_PROBLEM_. Go to the line below containing "count: 17892 (+1.5%)" and print exactly from there through the line containing "106000 µm (+0.57%)", both included. Print nothing else.

_Stored data_.
------------------------

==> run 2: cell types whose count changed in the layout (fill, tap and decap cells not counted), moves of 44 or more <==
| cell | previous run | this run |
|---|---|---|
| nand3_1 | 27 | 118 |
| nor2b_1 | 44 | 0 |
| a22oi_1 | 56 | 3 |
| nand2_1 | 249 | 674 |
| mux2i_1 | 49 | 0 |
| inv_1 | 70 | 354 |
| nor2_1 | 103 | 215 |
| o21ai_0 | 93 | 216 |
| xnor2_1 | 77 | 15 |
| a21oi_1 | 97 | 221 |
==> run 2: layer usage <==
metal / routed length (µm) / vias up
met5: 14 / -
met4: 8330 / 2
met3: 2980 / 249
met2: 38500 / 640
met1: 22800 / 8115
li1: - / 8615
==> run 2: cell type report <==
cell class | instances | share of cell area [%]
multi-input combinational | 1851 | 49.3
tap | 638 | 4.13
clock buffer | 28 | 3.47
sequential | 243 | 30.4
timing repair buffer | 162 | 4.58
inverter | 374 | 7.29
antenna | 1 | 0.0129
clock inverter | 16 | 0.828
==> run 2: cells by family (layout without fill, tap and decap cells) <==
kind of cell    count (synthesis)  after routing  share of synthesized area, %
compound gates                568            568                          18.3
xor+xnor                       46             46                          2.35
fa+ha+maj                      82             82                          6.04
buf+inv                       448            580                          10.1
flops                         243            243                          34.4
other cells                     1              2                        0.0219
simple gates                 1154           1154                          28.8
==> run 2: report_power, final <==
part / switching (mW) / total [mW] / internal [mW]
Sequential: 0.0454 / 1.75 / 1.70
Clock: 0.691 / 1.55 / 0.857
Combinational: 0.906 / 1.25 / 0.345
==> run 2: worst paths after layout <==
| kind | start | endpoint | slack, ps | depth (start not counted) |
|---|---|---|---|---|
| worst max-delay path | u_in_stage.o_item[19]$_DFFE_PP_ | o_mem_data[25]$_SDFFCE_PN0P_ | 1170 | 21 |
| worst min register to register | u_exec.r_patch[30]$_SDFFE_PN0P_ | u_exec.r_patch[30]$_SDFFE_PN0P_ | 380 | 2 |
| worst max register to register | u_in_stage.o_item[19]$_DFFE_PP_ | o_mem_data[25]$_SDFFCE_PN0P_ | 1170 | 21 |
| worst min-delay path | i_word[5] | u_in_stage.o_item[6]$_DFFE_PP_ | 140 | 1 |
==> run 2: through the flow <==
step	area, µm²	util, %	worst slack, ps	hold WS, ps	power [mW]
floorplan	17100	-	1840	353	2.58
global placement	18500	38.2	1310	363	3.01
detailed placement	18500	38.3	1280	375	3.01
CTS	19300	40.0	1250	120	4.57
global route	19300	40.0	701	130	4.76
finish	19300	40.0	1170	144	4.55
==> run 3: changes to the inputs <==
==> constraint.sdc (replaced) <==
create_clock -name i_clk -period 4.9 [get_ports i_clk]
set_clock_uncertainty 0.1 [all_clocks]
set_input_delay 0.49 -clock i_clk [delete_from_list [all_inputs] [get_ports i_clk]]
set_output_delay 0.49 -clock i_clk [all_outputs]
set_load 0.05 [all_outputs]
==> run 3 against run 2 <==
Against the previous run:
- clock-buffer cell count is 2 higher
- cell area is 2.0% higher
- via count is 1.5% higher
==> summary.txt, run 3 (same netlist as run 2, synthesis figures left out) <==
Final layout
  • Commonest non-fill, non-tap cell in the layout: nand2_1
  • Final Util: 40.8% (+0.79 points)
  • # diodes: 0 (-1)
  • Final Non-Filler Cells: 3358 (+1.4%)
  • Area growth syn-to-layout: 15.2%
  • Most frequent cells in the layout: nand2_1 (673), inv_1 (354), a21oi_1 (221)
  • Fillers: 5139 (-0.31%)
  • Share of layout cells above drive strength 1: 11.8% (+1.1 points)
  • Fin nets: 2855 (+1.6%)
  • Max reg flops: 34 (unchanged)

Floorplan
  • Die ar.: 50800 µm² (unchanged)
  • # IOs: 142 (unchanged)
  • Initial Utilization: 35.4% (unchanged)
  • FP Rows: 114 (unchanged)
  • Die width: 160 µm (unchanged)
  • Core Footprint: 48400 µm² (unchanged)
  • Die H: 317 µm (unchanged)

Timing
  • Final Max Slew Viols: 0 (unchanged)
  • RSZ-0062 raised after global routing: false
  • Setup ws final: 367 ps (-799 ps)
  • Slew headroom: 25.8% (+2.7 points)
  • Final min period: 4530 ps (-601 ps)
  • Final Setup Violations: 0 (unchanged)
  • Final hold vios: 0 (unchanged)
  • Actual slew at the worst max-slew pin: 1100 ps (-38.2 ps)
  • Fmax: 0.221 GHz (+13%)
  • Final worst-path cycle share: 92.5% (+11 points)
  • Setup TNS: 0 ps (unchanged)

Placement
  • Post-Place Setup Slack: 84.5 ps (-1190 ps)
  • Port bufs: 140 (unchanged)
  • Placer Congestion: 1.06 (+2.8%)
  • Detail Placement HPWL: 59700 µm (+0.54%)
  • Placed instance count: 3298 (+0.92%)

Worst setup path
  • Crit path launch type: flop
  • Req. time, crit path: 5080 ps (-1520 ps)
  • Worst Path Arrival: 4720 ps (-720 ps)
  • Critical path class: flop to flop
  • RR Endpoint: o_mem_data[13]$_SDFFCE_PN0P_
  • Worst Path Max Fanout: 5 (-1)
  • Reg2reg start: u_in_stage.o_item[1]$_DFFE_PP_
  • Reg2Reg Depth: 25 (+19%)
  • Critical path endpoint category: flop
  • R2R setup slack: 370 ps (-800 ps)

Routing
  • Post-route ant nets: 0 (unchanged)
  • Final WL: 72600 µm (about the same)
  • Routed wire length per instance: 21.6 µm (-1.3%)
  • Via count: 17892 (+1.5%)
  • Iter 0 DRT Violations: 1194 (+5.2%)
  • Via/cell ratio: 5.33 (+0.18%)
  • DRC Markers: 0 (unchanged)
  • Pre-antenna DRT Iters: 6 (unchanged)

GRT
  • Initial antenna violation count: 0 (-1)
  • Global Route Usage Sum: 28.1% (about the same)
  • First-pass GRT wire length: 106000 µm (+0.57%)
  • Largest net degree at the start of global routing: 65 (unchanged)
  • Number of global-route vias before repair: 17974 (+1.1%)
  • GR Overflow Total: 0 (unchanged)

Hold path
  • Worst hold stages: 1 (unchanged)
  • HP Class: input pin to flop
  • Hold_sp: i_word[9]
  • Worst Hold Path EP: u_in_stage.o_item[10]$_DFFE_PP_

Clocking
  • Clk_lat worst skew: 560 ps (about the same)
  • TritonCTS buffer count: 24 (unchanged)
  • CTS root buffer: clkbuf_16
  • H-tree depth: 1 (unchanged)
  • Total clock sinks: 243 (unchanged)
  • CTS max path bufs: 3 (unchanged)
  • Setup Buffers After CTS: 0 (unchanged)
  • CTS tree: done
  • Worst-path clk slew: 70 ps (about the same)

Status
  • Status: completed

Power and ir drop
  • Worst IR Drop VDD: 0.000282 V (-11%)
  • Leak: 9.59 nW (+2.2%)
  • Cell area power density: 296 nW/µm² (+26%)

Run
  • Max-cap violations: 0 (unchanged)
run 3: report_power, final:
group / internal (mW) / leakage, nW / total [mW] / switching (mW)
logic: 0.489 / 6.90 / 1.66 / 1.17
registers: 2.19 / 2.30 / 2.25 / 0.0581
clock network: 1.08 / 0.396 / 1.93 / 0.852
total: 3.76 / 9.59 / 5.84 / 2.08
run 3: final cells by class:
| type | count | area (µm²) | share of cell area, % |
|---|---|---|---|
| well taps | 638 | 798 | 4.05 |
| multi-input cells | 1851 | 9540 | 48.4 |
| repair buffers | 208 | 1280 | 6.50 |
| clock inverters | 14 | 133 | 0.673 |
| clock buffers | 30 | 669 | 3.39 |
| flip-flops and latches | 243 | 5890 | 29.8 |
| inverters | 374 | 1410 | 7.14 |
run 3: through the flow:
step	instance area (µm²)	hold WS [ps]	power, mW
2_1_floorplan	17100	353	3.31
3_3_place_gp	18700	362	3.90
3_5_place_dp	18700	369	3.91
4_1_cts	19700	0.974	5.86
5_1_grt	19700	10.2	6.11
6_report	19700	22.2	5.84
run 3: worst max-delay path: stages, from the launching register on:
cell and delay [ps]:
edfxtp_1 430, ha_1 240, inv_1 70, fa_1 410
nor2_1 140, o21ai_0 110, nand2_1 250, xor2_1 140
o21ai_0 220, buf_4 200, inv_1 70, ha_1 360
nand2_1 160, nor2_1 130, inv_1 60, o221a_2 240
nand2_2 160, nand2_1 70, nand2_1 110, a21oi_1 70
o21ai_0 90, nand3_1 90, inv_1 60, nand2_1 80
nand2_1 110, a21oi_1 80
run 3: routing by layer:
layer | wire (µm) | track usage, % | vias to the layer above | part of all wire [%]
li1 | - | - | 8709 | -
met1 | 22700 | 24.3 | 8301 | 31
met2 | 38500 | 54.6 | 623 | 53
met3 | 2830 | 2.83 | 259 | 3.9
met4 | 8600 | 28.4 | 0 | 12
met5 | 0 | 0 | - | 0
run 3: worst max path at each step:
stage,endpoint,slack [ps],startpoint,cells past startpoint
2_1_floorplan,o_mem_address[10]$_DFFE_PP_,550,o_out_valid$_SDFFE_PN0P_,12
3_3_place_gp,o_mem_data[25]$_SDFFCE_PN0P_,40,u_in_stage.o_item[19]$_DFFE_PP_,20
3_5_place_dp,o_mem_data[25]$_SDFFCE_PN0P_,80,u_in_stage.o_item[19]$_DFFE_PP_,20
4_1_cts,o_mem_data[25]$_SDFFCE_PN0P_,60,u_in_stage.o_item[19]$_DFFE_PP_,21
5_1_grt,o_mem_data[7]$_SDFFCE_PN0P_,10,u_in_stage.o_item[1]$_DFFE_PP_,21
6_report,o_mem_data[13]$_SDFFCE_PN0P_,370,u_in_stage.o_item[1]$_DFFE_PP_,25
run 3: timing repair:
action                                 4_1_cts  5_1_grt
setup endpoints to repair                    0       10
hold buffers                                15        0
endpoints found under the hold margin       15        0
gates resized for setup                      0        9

------------------------

_ANSWER TO THIS PROBLEM_.
  • Via count: 17892 (+1.5%)
  • Iter 0 DRT Violations: 1194 (+5.2%)
  • Via/cell ratio: 5.33 (+0.18%)
  • DRC Markers: 0 (unchanged)
  • Pre-antenna DRT Iters: 6 (unchanged)

GRT
  • Initial antenna violation count: 0 (-1)
  • Global Route Usage Sum: 28.1% (about the same)
  • First-pass GRT wire length: 106000 µm (+0.57%)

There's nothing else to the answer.